EXERCISE OBJECTIVE:
When you reach the line in the data below that contains "localparam int DW = DATA_WIDTH;", please start repeating lines exactly, and stop after the line that contains "(rAddr == AW'(i));", repeating nothing else.

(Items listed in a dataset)

::::

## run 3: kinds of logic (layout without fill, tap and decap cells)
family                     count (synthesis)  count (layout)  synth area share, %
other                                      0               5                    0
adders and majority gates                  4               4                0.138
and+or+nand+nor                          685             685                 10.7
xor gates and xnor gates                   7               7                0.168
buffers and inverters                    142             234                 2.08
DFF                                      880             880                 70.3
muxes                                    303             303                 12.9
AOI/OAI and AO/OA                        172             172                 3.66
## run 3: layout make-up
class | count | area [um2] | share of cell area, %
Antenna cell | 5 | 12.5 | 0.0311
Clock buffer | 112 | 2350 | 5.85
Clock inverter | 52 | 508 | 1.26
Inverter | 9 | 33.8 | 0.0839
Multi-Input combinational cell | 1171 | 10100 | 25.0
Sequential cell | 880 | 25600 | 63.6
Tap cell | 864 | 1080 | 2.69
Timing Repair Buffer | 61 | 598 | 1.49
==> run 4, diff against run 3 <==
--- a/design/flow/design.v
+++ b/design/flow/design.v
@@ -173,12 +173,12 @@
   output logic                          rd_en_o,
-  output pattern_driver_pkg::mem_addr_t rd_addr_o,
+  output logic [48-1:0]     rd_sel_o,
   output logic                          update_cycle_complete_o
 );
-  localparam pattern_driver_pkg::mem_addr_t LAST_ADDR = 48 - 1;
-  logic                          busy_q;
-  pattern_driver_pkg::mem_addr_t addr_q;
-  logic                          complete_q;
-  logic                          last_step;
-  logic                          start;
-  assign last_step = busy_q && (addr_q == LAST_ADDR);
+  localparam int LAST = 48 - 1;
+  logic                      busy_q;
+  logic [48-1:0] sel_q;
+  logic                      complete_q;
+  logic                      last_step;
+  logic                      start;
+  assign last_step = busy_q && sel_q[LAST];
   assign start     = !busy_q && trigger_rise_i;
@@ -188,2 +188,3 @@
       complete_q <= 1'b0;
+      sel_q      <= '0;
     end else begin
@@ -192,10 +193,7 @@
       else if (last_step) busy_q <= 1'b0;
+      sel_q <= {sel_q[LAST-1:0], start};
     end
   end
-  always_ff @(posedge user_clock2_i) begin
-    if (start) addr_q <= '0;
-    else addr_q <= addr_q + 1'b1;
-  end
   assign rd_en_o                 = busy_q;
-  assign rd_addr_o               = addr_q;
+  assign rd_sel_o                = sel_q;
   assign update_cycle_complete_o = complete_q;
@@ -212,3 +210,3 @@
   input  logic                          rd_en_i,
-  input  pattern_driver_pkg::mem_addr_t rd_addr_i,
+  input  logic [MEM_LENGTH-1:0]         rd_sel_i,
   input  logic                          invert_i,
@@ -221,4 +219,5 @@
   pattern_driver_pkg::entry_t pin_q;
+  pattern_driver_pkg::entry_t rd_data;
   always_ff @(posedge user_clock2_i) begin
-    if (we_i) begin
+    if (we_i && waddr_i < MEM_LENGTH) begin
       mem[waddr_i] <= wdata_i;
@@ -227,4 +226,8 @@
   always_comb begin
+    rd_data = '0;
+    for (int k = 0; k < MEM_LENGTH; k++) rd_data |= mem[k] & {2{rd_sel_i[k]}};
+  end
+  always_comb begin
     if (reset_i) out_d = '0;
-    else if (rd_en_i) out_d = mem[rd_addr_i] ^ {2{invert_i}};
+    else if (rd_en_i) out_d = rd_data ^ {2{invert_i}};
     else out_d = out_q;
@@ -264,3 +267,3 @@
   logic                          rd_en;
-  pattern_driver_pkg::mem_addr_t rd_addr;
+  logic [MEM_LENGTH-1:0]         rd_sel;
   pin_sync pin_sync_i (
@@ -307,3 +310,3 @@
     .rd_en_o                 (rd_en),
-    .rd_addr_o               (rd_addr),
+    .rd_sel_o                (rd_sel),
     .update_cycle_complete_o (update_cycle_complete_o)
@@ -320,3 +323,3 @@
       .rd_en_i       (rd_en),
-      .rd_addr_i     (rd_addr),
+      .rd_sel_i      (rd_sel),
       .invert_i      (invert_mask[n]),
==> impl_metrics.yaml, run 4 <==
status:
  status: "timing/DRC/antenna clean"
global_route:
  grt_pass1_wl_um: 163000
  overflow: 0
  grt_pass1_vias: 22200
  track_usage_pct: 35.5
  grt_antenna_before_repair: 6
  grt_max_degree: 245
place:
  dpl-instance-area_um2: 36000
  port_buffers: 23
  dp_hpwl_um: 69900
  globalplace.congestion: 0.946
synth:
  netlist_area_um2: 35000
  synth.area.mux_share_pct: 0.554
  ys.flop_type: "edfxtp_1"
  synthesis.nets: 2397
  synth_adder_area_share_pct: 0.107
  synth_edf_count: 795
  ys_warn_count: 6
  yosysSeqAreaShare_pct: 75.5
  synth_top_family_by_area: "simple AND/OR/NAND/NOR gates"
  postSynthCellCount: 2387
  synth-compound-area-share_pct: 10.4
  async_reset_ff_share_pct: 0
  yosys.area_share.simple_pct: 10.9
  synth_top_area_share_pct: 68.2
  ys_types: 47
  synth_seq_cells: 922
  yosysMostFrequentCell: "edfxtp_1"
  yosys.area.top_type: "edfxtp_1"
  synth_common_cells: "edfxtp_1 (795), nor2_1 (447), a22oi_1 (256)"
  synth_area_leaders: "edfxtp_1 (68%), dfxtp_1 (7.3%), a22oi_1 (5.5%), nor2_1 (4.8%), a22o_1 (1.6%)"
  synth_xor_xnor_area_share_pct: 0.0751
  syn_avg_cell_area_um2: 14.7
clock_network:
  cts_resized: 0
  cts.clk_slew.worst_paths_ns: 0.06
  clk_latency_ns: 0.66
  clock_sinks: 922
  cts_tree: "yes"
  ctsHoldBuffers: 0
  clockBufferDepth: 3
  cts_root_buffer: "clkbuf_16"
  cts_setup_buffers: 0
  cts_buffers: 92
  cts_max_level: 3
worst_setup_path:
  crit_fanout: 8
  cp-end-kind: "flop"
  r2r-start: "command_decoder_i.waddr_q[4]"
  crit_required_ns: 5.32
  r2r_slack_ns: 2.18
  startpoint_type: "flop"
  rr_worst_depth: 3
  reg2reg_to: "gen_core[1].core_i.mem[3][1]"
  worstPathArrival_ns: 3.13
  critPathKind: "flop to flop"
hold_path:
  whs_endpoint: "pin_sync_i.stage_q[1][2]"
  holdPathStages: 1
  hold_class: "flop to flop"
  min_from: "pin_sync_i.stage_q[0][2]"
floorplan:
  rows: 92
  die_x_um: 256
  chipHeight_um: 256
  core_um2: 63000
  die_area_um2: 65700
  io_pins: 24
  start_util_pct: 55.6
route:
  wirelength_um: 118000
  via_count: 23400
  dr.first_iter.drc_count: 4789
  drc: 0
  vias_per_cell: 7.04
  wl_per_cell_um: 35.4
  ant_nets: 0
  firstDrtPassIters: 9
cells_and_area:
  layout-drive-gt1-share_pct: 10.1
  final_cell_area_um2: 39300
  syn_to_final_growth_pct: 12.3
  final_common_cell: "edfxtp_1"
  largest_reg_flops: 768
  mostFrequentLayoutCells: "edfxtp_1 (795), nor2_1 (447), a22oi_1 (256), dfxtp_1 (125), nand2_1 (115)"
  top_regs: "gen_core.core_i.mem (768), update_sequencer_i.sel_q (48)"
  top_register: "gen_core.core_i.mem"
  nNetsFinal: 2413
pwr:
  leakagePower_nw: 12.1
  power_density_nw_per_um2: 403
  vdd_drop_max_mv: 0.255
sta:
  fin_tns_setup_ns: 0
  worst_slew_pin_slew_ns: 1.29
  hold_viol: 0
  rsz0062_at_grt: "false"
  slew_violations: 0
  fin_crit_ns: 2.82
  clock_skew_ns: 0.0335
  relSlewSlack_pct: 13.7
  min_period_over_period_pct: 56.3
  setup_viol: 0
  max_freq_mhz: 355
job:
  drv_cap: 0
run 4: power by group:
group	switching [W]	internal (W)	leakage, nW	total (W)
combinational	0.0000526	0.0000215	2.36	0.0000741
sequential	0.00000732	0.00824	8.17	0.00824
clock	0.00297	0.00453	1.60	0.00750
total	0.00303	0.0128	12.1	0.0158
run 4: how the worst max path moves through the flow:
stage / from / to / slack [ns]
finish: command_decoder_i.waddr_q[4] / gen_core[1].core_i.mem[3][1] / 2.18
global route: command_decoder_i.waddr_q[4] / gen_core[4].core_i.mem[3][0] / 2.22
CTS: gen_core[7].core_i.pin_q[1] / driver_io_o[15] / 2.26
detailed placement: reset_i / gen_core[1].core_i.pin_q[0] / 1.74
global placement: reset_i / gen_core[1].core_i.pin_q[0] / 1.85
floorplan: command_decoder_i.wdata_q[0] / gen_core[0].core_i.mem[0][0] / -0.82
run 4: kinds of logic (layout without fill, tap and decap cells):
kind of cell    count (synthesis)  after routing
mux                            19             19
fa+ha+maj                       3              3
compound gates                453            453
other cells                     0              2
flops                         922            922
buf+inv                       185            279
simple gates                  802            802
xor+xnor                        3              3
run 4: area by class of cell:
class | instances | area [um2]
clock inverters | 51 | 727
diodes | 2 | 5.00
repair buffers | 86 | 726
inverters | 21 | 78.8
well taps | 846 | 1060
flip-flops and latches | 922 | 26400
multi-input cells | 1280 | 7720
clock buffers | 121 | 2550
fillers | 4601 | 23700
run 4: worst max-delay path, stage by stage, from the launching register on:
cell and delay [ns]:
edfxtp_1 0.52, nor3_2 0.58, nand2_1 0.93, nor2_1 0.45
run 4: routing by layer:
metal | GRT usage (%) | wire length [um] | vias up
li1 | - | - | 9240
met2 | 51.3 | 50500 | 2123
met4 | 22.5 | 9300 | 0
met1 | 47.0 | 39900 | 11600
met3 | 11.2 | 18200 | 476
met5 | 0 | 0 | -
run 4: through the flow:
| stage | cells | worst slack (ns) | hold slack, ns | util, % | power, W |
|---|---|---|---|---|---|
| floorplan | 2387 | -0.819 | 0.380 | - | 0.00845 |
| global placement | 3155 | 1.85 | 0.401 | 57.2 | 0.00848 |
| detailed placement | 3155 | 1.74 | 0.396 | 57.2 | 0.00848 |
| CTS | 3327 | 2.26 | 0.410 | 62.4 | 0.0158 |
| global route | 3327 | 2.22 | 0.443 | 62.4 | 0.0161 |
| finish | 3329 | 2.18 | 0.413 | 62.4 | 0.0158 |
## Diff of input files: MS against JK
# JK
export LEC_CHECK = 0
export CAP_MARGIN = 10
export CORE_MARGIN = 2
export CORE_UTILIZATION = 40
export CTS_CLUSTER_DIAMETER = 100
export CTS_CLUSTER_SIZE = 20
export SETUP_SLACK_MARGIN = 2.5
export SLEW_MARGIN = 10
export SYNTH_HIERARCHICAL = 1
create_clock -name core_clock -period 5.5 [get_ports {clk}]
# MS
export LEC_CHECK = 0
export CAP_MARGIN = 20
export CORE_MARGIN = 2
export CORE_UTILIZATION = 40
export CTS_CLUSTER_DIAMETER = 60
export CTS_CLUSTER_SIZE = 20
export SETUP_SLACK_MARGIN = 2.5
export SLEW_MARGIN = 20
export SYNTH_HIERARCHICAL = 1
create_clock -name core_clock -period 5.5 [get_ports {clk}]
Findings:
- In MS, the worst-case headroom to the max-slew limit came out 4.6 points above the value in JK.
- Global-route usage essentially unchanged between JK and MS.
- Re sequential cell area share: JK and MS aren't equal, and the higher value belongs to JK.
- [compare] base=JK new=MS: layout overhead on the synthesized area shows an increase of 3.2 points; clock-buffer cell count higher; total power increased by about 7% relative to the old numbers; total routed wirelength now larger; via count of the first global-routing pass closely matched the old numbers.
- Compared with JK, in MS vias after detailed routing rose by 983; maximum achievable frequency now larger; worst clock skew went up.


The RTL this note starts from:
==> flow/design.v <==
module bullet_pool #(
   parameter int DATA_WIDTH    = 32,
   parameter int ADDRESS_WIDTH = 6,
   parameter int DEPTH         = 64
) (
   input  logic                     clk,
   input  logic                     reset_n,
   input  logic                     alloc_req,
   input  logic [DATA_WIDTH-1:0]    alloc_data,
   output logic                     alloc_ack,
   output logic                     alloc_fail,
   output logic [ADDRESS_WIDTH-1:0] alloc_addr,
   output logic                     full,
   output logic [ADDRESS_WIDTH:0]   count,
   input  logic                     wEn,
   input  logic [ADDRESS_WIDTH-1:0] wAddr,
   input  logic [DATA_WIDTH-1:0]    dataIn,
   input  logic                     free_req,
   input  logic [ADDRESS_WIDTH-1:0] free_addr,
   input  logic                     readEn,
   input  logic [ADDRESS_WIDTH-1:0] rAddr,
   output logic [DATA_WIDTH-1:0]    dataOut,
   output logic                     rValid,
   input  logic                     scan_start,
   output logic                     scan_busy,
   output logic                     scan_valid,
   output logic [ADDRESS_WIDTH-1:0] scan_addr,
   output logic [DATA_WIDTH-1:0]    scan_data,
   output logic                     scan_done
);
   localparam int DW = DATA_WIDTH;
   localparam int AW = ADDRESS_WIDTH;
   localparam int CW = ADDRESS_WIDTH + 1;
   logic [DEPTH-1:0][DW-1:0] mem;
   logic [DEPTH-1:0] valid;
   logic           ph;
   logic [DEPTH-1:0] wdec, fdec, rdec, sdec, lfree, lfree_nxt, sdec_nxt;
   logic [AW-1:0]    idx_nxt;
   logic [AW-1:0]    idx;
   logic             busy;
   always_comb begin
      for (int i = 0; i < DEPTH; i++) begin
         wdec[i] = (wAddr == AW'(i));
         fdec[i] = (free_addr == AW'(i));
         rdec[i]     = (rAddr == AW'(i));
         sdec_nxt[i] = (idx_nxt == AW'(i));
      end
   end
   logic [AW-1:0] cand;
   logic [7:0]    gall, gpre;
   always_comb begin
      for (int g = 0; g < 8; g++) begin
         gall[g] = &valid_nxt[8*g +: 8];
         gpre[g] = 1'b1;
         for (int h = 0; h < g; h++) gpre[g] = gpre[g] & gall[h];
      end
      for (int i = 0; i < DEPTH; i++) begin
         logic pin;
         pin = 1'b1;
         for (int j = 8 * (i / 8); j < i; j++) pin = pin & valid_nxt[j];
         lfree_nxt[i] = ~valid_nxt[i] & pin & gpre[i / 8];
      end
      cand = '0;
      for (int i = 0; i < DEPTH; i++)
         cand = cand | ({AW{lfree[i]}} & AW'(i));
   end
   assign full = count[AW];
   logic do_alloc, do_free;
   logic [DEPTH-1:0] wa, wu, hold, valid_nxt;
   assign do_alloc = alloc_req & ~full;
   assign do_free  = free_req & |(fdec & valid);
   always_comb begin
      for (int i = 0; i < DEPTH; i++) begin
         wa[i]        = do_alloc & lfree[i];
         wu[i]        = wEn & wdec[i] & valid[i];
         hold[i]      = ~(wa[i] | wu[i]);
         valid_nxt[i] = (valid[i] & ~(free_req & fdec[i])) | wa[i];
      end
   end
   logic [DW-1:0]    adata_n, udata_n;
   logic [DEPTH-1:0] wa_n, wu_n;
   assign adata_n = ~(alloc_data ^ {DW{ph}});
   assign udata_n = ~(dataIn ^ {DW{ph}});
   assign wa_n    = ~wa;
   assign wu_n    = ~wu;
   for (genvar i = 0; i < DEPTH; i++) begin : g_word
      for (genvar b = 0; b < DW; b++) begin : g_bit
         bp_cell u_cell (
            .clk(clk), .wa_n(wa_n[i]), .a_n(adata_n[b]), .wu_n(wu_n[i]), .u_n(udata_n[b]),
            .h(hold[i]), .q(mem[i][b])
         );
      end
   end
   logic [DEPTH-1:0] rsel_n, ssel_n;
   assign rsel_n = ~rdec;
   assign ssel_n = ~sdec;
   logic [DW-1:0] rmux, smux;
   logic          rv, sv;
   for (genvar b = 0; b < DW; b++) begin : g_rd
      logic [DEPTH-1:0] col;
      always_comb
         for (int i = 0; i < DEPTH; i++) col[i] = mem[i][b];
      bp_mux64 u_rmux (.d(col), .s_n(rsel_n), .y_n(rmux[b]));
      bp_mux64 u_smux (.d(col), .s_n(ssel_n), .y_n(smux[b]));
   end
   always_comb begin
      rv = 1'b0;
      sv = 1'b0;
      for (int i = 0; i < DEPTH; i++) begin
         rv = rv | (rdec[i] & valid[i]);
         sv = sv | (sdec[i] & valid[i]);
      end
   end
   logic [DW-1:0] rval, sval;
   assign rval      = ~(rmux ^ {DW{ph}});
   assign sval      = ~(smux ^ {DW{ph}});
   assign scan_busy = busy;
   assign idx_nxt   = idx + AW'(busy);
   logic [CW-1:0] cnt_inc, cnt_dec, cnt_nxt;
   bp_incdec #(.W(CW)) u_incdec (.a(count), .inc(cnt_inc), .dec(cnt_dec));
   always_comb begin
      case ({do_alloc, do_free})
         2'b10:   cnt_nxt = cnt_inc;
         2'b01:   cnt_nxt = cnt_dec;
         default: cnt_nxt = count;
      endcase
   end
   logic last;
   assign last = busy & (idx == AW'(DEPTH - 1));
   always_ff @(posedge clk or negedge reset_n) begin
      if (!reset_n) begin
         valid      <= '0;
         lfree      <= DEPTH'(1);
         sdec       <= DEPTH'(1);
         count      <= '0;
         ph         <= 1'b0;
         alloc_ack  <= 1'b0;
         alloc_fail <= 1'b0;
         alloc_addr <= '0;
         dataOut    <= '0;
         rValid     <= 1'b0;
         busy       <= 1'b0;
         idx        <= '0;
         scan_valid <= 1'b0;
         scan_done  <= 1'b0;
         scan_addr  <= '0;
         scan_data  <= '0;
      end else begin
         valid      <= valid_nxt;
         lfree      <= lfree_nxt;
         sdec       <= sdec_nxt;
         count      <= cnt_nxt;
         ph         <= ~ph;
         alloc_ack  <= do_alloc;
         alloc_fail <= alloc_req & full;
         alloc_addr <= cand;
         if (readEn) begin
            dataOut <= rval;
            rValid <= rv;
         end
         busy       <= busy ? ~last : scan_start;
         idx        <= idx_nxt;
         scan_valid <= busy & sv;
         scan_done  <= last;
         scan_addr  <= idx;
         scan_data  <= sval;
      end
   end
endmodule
What follows belongs to an exercise in optimizing a design on an open flow for small area, a short achievable clock period and few clock cycles; a production flow would make more cautious choices.
Only simulation tests tie the RTL to the original design; equivalence was not proved.
Power figures rest on the tool's default switching activity, not on a simulated workload.

## run A
// matmul_top
module matmul_top
#(
    parameter  int BLOCK   = 4,
    parameter  int INNER   = 4,
    parameter  int A_ROWS  = 8,      
    parameter  int B_COLS  = 8,      
    localparam int A_DEPTH = (A_ROWS / BLOCK) * INNER,
    localparam int B_DEPTH = (B_COLS / BLOCK) * INNER,
    localparam int A_AW    = (A_DEPTH > 1) ? $clog2(A_DEPTH) : 1,
    localparam int B_AW    = (B_DEPTH > 1) ? $clog2(B_DEPTH) : 1,
    localparam int R_AW    = (A_ROWS * B_COLS > 1) ? $clog2(A_ROWS * B_COLS) : 1
) (
    input  logic              clk,
    input  logic              rst_n,
    input  logic              a_we,
    input  logic [A_AW-1:0]   a_addr,      
    input  logic [BLOCK-1:0][ELEM_W-1:0]  a_data,
    input  logic              b_we,
    input  logic [B_AW-1:0]   b_addr,      
    input  logic [BLOCK-1:0][ELEM_W-1:0]  b_data,
    input  logic              start,
    output logic              busy,
    output logic              done,
    input  logic [R_AW-1:0]   res_addr,
    output logic signed [ELEM_W-1:0]             res_data
);
For scale: ~5800 cells after synthesis, about 2200 flip-flops, about 0.10 mm² of cells after synthesis.
export LEC_CHECK = 0
export CAP_MARGIN = 20
export CORE_MARGIN = 2
export CORE_UTILIZATION = 55
export CTS_CLUSTER_SIZE = 30
export SETUP_SLACK_MARGIN = 3.2
export SLEW_MARGIN = 20
export SYNTH_HIERARCHICAL = 1
create_clock -name core_clock -period 10.0 [get_ports {clk}]
run.sh (not shown) runs the stock make flow with config.mk's settings and CLKGATE_MAP_FILE= SYNTH_SCRIPT=/design/flow/synth_recipe.tcl, a recipe that flattens the netlist after the stock synthesis.
Testbench counts of run A, summed over its fixed seeds: cycles 4,296.
Inputs modified between run A and run B:
# run A
export LEC_CHECK = 0
export CAP_MARGIN = 20
export CORE_MARGIN = 2
export CORE_UTILIZATION = 55
export CTS_CLUSTER_SIZE = 30
export SETUP_SLACK_MARGIN = 3.2
export SLEW_MARGIN = 20
export SYNTH_HIERARCHICAL = 1
create_clock -name core_clock -period 10.0 [get_ports {clk}]
# run B
export LEC_CHECK = 0
export CAP_MARGIN = 20
export CORE_MARGIN = 2
export CORE_UTILIZATION = 60
export CTS_CLUSTER_SIZE = 30
export SETUP_SLACK_MARGIN = 3.6
export SLEW_MARGIN = 20
export SYNTH_HIERARCHICAL = 1
create_clock -name core_clock -period 10.0 [get_ports {clk}]
==> comparison <==
Clock-buffer cell count is lower on run A
Looking at number of buffers created by CTS across run A and run B, the one that comes out lower is run B.
Run B: minimum clock period 0.024 ns above run A
Re final cycle utilization of the critical path: run A and run B aren't equal, and the higher value belongs to run B.
As far as count of max-cap constraint violations goes, run A and run B are indistinguishable; the numbers are identical.
The run showing the greater ratio of total power to cell area is run A.
Compared with run A, standard-cell row count in run B decreased by a few percent.
The final standard cell area without fillers reported for run B is greater than that of run A by 1.6%.
Relative to run B, the following input files were edited for run C:
# run B
export LEC_CHECK = 0
export CAP_MARGIN = 20
export CORE_MARGIN = 2
export CORE_UTILIZATION = 60
export CTS_CLUSTER_SIZE = 30
export SETUP_SLACK_MARGIN = 3.6
export SLEW_MARGIN = 20
export SYNTH_HIERARCHICAL = 1
create_clock -name core_clock -period 10.0 [get_ports {clk}]
# run C
export LEC_CHECK = 0
export CAP_MARGIN = 20
export CORE_MARGIN = 2
export CORE_UTILIZATION = 65
export CTS_CLUSTER_SIZE = 30
export SETUP_SLACK_MARGIN = 3.45
export SLEW_MARGIN = 20
export SYNTH_HIERARCHICAL = 1
create_clock -name core_clock -period 10.0 [get_ports {clk}]
Findings:
- In run C relative to run B, final HPWL from detailed placement had gone down slightly.
- Where final setup slack of the worst path is concerned, run B is outperformed by run C.
- Run comparison: run B launch point of the critical path u_res.u_dot.q_s913; run C launch point of the critical path u_res.u_dot.q_s896
- Arrival time of data at the critical path endpoint, run C and run B, higher one = run B.
- Compared with run B, final cell count in run C decreased by a few percent.
- Run C vs run B: part of the power in the clock network up in run C
- Cell depth of the worst setup path up 1 in run C wrt run B
- Compared to run B, the router laid down less metal wire for run C.
diff inputs: run C => run D
# run C
export LEC_CHECK = 0
export CAP_MARGIN = 20
export CORE_MARGIN = 2
export CORE_UTILIZATION = 65
export CTS_CLUSTER_SIZE = 30
export SETUP_SLACK_MARGIN = 3.45
export SLEW_MARGIN = 20
export SYNTH_HIERARCHICAL = 1
create_clock -name core_clock -period 10.0 [get_ports {clk}]
# run D
export LEC_CHECK = 0
export CAP_MARGIN = 20
export CORE_MARGIN = 2
export CORE_UTILIZATION = 65
export CTS_CLUSTER_SIZE = 30
export SETUP_SLACK_MARGIN = 3.75
export SLEW_MARGIN = 20
export SYNTH_HIERARCHICAL = 1
create_clock -name core_clock -period 10.0 [get_ports {clk}]
==> summary.txt <==
- res_data[4] as the timing endpoint of the critical path was reported by run D, and res_data[1] by run C.
- Per the comparison of run D with run C, relative slew slack went up 3.1 points; delay contributed by the slowest stage of the critical path now sits lower; least setup slack across all paths after layout has increased.
- The final reports for run D and run C show power share of the sequential group lower in the former.
- Run D has completed all stages; timing, DRC and antenna checks passed.
- Critical path depth delta (run D -> run C): insignificant

## v6
matmul_top, a different RTL version from the one above (not shown whole).
For scale: roughly 6,000 cells after synthesis, roughly 2,200 flip-flops.
// matmul_top
module matmul_top
#(
    parameter  int BLOCK   = 4,
    parameter  int INNER   = 4,
    parameter  int A_ROWS  = 8,      
    parameter  int B_COLS  = 8,      
    localparam int A_DEPTH = (A_ROWS / BLOCK) * INNER,
    localparam int B_DEPTH = (B_COLS / BLOCK) * INNER,
    localparam int A_AW    = (A_DEPTH > 1) ? $clog2(A_DEPTH) : 1,
    localparam int B_AW    = (B_DEPTH > 1) ? $clog2(B_DEPTH) : 1,
    localparam int R_AW    = (A_ROWS * B_COLS > 1) ? $clog2(A_ROWS * B_COLS) : 1
) (
    input  logic              clk,
    input  logic              rst_n,
    input  logic              a_we,
    input  logic [A_AW-1:0]   a_addr,      
    input  logic [BLOCK-1:0][ELEM_W-1:0]  a_data,
    input  logic              b_we,
    input  logic [B_AW-1:0]   b_addr,      
    input  logic [BLOCK-1:0][ELEM_W-1:0]  b_data,
    input  logic              start,
    output logic              busy,
    output logic              done,
    input  logic [R_AW-1:0]   res_addr,
    output logic signed [ELEM_W-1:0]             res_data
);
==> flow/config.mk <==
export PLATFORM = sky130hd
export DESIGN_NAME = matmul_top
export DESIGN_NICKNAME = matmul_top
export VERILOG_FILES = /design/flow/design.v
export SDC_FILE = /design/flow/constraint.sdc
export NUM_CORES = 4
export LEC_CHECK = 0
export CAP_MARGIN = 20
export CORE_MARGIN = 2
export CORE_UTILIZATION = 55
export CTS_CLUSTER_SIZE = 30
export SETUP_SLACK_MARGIN = 3.6
export SLEW_MARGIN = 20
==> flow/constraint.sdc <==
create_clock -name core_clock -period 10.0 [get_ports {clk}]
set_input_delay 2.0000 -clock core_clock [delete_from_list [all_inputs] [get_ports {clk}]]
set_output_delay 2.0000 -clock core_clock [all_outputs]
set_load 0.01 [all_outputs]
Testbench counts of v6, summed over its fixed seeds: cycles 4,296.
Here is what was changed in the inputs of v7 compared with v6.
- an added SYNTH_HIERARCHICAL of 1
Results
v7 was carried through to the last stage, and its layout satisfied the timing, DRC and antenna checks. v7 vs v6: first-iteration DRC count down slightly. Final hold slack across v6 and v7: no real change. v7 vs v6 on share of power burned in combinational logic: v7 is the lower one. From v6 to v7 the numbers moved as follows: global-route wire length before repair held; post-layout worst setup margin went down 0.039 ns; global-route usage went down 0.24 points; die area went up 3300 um2; post-synthesis share of cell area spent on xor and xnor gates held. In the tables for v6 and v7, final routed wirelength across all metal layers reads higher with v7. Going from v6 to v7, sum of internal, switching and leakage power shrinks by about 1%. On core area, v6 beats v7.

matmul_top, a different RTL version from the one above (not shown whole).
Size: roughly 7400 cells after synthesis, roughly 2200 flip-flops, roughly 110000 sq um of cells after synthesis.
Settings: LEC_CHECK=0, CAP_MARGIN=20, CORE_MARGIN=2, CORE_UTILIZATION=60, CTS_CLUSTER_SIZE=30, SETUP_SLACK_MARGIN=3.1, SLEW_MARGIN=20; clock period 10.0 ns.
Testbench counts at the start, summed over its fixed seeds: cycles 4,296.
Next try:
--- a/flow/config.mk
+++ b/flow/config.mk
@@ -7,7 +7,7 @@
 export LEC_CHECK = 0
+export ABC_CLOCK_PERIOD_IN_PS = 5000
 export CAP_MARGIN = 20
 export CORE_MARGIN = 2
-export CORE_UTILIZATION = 60
-export CTS_CLUSTER_SIZE = 30
-export SETUP_SLACK_MARGIN = 3.1
+export CORE_UTILIZATION = 40
+export SETUP_SLACK_MARGIN = 4.5
 export SLEW_MARGIN = 20
=>
- The changed run finished with timing, DRC and antenna clean
- non-clock buffer count came out higher by 374
- utilization came out lower by 20 points
- clock skew came out higher by 0.0086 ns
- via count came out higher by 2.9%
- area after synthesis is unchanged
- hold slack degrades by 0.020 ns
- clock power came out higher by about 2%
- power came out higher by 6.2%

::::

TASK ANSWER:
   localparam int DW = DATA_WIDTH;
   localparam int AW = ADDRESS_WIDTH;
   localparam int CW = ADDRESS_WIDTH + 1;
   logic [DEPTH-1:0][DW-1:0] mem;
   logic [DEPTH-1:0] valid;
   logic           ph;
   logic [DEPTH-1:0] wdec, fdec, rdec, sdec, lfree, lfree_nxt, sdec_nxt;
   logic [AW-1:0]    idx_nxt;
   logic [AW-1:0]    idx;
   logic             busy;
   always_comb begin
      for (int i = 0; i < DEPTH; i++) begin
         wdec[i] = (wAddr == AW'(i));
         fdec[i] = (free_addr == AW'(i));
         rdec[i]     = (rAddr == AW'(i));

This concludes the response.